[Stored data entries]
■ ■ ■ ■

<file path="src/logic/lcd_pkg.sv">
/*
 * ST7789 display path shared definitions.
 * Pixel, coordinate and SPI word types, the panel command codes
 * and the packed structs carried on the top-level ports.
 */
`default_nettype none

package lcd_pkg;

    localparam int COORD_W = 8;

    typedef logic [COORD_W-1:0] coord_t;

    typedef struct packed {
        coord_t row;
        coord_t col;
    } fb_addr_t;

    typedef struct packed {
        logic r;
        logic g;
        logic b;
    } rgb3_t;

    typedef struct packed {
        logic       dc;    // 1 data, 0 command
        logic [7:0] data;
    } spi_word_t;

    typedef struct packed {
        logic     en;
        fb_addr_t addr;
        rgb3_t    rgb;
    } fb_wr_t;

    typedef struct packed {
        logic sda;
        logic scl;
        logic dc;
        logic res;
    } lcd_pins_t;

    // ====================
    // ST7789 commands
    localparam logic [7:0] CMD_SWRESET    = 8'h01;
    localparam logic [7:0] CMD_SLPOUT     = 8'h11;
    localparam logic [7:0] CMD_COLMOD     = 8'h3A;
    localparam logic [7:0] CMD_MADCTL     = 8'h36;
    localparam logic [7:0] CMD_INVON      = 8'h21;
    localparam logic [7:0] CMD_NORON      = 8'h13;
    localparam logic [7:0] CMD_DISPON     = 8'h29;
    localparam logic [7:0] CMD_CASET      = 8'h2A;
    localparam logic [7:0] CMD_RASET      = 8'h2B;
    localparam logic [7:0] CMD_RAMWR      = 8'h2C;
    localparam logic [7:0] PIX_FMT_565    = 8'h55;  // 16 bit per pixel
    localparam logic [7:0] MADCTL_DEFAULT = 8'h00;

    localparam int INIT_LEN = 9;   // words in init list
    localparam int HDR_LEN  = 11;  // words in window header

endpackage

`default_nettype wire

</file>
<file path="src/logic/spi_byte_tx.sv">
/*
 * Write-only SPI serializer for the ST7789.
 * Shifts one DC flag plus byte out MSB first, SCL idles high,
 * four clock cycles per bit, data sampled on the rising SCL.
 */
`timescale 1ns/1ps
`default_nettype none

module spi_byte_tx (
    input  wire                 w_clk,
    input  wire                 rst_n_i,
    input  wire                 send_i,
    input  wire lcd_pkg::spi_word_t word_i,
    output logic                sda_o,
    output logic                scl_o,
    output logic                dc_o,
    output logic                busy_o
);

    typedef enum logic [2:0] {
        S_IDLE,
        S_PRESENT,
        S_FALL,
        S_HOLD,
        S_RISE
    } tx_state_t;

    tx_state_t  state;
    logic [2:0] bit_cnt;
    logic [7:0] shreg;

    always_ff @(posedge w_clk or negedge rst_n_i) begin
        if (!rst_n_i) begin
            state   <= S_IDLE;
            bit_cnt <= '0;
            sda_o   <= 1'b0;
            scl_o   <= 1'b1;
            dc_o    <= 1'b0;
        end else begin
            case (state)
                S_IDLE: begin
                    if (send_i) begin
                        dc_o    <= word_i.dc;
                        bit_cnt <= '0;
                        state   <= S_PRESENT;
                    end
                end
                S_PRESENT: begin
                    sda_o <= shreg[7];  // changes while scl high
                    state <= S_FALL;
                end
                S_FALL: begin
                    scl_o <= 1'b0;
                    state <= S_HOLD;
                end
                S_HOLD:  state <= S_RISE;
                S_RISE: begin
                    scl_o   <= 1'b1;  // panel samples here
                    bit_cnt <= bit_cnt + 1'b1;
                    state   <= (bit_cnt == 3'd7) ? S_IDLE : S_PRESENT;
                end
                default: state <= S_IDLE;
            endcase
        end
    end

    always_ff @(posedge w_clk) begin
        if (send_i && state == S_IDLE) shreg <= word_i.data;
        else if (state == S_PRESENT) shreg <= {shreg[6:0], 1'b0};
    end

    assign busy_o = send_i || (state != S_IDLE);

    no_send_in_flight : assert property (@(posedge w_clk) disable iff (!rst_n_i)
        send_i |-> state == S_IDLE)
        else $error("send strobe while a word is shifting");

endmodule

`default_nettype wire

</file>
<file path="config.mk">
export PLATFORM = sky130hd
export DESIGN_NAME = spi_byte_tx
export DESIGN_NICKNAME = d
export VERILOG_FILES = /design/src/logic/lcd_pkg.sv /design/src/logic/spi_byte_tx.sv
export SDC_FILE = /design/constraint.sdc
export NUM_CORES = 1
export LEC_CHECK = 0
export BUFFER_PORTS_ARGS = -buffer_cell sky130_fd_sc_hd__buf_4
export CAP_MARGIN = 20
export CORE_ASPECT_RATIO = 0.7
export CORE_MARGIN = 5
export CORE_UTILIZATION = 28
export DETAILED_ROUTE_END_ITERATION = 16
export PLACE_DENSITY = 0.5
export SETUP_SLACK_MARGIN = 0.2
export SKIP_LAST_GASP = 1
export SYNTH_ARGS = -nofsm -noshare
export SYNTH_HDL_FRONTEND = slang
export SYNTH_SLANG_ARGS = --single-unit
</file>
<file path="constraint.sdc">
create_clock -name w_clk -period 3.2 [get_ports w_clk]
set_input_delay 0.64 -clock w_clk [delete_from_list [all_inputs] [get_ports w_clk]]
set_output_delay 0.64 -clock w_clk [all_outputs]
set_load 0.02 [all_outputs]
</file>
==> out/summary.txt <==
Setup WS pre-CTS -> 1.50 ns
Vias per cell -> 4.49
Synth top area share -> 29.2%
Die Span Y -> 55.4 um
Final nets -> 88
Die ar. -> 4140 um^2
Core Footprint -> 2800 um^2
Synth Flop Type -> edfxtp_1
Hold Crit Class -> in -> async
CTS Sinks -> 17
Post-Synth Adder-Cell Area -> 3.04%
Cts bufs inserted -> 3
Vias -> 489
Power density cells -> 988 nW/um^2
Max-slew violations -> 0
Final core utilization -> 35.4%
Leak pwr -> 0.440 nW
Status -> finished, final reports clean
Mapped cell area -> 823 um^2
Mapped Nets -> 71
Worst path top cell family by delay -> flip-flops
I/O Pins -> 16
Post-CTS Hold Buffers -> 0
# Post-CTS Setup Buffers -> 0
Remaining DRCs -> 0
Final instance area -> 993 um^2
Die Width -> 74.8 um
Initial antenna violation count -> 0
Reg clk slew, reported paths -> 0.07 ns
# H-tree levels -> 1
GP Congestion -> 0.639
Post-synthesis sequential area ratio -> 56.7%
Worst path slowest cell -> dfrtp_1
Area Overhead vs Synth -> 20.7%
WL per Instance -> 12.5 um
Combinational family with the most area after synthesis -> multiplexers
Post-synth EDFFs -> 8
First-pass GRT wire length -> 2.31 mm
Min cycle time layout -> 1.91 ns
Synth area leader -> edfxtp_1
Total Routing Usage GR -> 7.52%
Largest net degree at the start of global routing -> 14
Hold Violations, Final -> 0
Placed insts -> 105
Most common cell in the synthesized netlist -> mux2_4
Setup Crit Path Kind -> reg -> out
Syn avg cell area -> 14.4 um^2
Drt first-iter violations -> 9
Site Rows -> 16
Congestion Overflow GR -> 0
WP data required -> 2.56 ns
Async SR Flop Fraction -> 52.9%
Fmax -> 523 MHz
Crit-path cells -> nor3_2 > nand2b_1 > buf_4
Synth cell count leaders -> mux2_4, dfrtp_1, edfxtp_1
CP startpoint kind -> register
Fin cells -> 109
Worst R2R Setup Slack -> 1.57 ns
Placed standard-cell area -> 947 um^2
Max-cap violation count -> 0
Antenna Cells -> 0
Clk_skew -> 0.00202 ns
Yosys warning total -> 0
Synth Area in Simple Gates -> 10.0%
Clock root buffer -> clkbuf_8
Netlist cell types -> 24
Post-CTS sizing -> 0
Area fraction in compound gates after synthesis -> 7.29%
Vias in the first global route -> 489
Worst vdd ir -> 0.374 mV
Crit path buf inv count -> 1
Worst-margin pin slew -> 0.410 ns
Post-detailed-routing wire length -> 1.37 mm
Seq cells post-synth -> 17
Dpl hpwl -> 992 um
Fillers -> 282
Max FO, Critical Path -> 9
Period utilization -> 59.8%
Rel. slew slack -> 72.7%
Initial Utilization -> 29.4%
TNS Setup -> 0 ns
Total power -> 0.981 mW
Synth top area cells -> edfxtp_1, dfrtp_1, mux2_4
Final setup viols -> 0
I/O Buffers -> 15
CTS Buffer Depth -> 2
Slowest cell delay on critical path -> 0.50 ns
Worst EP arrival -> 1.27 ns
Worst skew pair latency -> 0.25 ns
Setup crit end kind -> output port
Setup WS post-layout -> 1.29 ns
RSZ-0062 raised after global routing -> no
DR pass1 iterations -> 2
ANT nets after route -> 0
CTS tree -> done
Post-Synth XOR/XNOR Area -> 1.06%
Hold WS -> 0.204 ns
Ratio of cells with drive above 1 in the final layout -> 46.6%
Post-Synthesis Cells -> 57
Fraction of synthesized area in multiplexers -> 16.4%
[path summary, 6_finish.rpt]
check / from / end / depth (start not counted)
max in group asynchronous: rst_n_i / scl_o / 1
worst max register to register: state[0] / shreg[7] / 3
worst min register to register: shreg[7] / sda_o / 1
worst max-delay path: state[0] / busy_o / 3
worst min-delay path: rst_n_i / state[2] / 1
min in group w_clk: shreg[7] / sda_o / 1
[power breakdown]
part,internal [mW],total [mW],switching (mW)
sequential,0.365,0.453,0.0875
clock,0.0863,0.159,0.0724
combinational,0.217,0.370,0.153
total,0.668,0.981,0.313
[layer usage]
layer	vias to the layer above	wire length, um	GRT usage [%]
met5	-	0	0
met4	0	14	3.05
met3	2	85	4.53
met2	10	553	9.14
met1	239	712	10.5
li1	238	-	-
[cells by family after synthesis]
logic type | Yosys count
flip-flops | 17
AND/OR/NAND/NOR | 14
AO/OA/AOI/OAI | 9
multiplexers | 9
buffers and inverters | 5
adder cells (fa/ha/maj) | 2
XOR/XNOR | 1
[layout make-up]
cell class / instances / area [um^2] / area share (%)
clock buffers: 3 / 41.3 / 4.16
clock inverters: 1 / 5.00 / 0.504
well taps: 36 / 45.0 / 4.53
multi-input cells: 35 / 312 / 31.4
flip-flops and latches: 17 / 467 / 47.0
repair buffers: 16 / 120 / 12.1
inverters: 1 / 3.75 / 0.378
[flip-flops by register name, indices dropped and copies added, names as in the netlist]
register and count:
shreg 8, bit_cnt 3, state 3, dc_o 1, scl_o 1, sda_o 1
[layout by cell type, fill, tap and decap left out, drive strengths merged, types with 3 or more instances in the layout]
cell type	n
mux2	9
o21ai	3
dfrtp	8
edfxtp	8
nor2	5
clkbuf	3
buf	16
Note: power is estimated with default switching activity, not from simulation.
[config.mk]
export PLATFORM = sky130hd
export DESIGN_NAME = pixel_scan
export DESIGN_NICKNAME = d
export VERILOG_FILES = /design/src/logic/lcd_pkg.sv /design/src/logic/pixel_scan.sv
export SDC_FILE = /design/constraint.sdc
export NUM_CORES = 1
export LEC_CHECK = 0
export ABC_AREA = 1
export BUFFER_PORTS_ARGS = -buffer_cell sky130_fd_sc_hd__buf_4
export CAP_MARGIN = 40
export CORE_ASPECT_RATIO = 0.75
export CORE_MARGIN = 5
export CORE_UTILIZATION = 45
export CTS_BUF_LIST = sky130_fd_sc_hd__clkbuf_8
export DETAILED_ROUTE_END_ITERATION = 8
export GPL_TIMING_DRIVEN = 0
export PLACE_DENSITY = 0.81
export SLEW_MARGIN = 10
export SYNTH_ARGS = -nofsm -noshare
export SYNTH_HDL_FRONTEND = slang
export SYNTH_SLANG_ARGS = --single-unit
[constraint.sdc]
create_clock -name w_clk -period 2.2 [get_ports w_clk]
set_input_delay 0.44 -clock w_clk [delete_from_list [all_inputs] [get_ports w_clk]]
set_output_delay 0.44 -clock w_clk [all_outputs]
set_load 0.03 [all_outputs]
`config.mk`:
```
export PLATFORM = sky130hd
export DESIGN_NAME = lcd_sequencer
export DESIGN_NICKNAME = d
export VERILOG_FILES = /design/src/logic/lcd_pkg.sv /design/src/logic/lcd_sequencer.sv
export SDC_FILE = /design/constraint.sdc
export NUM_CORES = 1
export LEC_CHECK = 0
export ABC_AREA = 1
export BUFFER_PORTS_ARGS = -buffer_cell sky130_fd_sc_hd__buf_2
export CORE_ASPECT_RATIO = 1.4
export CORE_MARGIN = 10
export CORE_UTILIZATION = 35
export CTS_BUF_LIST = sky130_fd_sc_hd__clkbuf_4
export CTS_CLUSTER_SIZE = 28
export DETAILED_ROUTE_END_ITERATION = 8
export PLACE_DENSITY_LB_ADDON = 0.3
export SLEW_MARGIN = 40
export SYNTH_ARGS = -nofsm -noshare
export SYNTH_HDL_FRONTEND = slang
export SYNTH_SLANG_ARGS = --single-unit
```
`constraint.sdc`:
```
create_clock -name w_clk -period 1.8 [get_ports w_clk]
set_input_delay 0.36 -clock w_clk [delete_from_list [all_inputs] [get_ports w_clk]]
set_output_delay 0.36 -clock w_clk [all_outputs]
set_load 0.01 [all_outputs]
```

■ ■ ■ ■

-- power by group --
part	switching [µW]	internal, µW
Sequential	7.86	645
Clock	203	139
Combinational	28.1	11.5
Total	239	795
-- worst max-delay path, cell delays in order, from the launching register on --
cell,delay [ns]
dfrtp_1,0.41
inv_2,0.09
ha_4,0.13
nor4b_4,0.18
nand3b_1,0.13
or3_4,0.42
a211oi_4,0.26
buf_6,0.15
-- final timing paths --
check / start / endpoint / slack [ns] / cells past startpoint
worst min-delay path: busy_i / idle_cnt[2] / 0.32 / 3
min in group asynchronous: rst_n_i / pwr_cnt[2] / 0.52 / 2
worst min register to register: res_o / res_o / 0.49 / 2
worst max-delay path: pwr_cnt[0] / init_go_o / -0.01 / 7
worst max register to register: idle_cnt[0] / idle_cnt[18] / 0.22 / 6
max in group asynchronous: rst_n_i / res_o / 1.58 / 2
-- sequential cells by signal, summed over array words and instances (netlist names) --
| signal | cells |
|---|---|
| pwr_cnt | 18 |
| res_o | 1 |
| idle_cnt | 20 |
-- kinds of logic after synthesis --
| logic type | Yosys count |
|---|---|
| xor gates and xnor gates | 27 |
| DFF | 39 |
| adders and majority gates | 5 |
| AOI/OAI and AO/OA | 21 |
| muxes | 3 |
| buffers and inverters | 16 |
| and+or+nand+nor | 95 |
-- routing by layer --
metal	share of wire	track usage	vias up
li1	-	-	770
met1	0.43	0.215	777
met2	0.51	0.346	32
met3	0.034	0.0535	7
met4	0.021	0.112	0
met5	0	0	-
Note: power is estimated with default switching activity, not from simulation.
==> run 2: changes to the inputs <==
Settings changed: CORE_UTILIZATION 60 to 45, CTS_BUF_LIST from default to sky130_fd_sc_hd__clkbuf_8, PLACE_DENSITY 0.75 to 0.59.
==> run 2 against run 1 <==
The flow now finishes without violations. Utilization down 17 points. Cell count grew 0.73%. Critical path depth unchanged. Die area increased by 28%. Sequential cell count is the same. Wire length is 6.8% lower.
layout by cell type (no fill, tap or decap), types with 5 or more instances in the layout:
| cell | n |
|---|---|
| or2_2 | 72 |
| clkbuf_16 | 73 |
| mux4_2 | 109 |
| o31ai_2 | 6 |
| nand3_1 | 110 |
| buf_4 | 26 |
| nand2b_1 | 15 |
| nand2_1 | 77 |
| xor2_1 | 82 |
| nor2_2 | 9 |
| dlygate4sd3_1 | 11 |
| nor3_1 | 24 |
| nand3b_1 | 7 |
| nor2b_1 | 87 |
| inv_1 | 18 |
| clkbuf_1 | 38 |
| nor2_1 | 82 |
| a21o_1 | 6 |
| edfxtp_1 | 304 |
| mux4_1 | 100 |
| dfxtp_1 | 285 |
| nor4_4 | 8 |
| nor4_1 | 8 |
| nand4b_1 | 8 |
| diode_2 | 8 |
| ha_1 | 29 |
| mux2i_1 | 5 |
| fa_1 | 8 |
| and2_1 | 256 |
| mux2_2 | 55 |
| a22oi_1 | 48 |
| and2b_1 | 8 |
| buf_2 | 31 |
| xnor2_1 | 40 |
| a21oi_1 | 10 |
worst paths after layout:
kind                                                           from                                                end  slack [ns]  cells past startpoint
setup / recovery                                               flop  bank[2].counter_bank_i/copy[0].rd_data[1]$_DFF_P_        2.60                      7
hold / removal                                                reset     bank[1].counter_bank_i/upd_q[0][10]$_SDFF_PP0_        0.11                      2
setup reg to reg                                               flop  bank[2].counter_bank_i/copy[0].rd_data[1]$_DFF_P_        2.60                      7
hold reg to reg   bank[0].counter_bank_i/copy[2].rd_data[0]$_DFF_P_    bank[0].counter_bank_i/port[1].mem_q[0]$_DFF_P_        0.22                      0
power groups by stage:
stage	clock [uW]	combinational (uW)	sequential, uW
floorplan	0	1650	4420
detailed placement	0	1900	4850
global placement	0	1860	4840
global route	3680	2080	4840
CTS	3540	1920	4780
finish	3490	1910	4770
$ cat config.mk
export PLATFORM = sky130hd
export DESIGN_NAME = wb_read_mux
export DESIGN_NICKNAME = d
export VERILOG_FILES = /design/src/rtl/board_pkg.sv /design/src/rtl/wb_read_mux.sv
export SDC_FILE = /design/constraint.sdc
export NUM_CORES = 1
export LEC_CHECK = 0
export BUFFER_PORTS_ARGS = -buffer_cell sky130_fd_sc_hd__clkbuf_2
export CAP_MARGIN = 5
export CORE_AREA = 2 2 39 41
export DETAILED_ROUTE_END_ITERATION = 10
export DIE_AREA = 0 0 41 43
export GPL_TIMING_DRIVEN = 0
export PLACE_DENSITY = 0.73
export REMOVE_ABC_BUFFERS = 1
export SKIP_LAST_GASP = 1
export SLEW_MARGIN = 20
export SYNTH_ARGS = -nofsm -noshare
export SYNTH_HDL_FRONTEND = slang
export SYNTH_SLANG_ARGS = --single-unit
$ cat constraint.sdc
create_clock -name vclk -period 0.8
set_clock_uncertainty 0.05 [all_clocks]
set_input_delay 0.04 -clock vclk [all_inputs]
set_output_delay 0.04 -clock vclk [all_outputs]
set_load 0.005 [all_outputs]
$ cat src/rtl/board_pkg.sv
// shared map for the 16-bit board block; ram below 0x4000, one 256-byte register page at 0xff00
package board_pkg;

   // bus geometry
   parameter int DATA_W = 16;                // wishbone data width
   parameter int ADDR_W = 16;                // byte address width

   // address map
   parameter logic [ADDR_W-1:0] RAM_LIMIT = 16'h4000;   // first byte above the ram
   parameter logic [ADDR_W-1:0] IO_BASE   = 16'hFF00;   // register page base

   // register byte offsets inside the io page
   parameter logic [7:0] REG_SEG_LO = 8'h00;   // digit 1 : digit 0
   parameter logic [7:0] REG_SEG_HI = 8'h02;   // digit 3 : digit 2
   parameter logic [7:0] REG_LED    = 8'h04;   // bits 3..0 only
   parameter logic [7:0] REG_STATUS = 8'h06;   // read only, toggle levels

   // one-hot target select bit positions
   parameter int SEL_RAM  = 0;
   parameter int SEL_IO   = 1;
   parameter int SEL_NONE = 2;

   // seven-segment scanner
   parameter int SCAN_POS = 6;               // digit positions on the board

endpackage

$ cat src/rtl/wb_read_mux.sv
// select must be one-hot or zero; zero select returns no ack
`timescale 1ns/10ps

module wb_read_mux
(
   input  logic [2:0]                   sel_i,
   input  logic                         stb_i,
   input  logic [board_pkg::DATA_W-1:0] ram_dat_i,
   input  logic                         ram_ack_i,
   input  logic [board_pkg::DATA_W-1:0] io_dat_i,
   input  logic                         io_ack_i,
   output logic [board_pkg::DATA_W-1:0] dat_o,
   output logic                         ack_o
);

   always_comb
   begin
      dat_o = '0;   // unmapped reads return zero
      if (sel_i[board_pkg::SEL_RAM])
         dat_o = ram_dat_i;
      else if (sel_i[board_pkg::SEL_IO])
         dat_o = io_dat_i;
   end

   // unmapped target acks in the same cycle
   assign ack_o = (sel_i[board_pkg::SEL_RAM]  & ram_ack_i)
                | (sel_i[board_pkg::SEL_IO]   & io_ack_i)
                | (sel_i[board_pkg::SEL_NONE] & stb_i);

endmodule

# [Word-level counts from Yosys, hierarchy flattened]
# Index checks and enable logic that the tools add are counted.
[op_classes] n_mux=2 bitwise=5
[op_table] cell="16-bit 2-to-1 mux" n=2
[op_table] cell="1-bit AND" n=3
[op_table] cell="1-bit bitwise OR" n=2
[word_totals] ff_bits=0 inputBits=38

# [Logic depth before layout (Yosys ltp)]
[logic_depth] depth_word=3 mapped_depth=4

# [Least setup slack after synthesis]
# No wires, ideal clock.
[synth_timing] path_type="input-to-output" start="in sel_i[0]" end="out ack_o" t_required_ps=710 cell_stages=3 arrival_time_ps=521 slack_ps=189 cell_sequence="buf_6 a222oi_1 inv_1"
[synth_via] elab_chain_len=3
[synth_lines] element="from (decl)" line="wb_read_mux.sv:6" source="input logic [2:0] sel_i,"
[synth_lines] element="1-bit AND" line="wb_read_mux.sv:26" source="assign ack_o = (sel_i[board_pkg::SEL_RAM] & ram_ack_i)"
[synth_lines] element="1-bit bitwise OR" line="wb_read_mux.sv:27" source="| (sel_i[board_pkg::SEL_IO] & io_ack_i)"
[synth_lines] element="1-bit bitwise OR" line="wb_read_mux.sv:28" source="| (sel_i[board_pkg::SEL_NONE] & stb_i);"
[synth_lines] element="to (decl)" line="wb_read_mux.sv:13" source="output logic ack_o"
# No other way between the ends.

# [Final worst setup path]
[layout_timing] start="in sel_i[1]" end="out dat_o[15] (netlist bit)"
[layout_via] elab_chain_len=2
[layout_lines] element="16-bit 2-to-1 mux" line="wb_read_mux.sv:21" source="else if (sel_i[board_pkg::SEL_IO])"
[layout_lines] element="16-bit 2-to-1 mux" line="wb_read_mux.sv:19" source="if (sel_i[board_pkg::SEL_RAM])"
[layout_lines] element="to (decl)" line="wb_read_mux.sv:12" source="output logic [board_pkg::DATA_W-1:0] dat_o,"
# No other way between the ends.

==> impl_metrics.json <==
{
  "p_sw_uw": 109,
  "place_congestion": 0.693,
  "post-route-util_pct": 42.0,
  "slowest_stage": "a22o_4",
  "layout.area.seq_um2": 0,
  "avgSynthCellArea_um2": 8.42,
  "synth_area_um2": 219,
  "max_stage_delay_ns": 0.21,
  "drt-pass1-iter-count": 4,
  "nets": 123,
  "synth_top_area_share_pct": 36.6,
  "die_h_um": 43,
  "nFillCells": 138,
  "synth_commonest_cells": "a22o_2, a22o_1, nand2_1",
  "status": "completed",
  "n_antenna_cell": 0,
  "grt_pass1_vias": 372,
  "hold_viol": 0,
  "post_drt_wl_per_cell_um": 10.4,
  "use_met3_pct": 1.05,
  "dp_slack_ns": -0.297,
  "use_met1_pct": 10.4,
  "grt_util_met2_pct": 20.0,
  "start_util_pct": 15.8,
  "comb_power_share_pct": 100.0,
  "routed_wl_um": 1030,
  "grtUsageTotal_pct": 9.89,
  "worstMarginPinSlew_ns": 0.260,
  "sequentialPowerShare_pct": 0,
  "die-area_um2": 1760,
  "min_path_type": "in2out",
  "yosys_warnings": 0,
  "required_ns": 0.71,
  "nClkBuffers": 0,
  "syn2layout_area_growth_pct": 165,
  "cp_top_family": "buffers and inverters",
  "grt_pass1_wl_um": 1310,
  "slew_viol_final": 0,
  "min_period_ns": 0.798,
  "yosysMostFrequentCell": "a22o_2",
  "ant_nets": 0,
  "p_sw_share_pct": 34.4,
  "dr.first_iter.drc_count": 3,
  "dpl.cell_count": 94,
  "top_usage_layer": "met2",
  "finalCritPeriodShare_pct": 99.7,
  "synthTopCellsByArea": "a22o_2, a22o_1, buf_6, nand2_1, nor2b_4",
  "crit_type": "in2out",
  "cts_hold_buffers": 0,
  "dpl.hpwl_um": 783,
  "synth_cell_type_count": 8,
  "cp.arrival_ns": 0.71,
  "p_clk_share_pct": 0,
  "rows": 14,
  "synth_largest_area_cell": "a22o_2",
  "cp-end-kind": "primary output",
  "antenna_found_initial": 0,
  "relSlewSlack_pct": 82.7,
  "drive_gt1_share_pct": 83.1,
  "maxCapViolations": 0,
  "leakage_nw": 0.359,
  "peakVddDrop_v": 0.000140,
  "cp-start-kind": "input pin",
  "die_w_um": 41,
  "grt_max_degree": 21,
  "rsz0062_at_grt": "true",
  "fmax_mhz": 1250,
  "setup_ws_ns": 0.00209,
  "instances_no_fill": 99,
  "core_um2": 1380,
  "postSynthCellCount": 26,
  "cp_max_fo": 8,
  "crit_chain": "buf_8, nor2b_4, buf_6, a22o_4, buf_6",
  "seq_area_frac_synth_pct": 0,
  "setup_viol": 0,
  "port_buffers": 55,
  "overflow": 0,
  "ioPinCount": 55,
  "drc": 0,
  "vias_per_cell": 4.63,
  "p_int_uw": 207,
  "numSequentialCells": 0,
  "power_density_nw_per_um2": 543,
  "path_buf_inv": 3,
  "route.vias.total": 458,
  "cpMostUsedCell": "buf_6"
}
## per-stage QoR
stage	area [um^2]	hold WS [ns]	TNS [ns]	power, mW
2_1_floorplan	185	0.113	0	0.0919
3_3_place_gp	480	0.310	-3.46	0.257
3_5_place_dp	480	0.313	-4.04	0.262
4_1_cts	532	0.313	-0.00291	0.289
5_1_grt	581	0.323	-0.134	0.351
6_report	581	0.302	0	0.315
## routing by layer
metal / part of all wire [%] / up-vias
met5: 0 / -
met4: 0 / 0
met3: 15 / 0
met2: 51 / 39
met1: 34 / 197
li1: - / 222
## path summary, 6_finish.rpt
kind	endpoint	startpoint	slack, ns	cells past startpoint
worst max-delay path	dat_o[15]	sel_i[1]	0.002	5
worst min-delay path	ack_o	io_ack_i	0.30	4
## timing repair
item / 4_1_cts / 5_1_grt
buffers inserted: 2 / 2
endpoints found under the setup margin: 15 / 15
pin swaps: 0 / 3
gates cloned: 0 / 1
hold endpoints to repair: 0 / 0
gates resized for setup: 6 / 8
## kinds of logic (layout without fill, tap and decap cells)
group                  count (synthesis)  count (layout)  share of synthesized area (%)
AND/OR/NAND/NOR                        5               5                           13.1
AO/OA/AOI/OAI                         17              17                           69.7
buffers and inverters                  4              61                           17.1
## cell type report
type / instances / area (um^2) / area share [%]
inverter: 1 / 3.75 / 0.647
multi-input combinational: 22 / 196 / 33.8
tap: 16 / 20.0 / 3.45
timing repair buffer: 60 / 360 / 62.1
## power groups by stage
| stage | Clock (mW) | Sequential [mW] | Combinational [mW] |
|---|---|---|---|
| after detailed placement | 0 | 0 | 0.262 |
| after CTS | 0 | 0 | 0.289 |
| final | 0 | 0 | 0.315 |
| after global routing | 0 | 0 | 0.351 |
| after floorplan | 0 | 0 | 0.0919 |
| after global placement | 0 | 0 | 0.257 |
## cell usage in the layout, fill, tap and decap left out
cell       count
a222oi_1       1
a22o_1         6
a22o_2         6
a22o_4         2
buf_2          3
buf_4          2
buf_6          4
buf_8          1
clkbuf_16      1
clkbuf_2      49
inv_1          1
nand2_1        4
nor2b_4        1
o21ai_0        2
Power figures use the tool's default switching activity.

■ ■ ■ ■

* [EXERCISE DETAILS]: Whenever a line of the data includes the word "copy", show that line in full.

* [COMPLETED EXERCISE]:
setup / recovery                                               flop  bank[2].counter_bank_i/copy[0].rd_data[1]$_DFF_P_        2.60                      7
setup reg to reg                                               flop  bank[2].counter_bank_i/copy[0].rd_data[1]$_DFF_P_        2.60                      7
hold reg to reg   bank[0].counter_bank_i/copy[2].rd_data[0]$_DFF_P_    bank[0].counter_bank_i/port[1].mem_q[0]$_DFF_P_        0.22                      0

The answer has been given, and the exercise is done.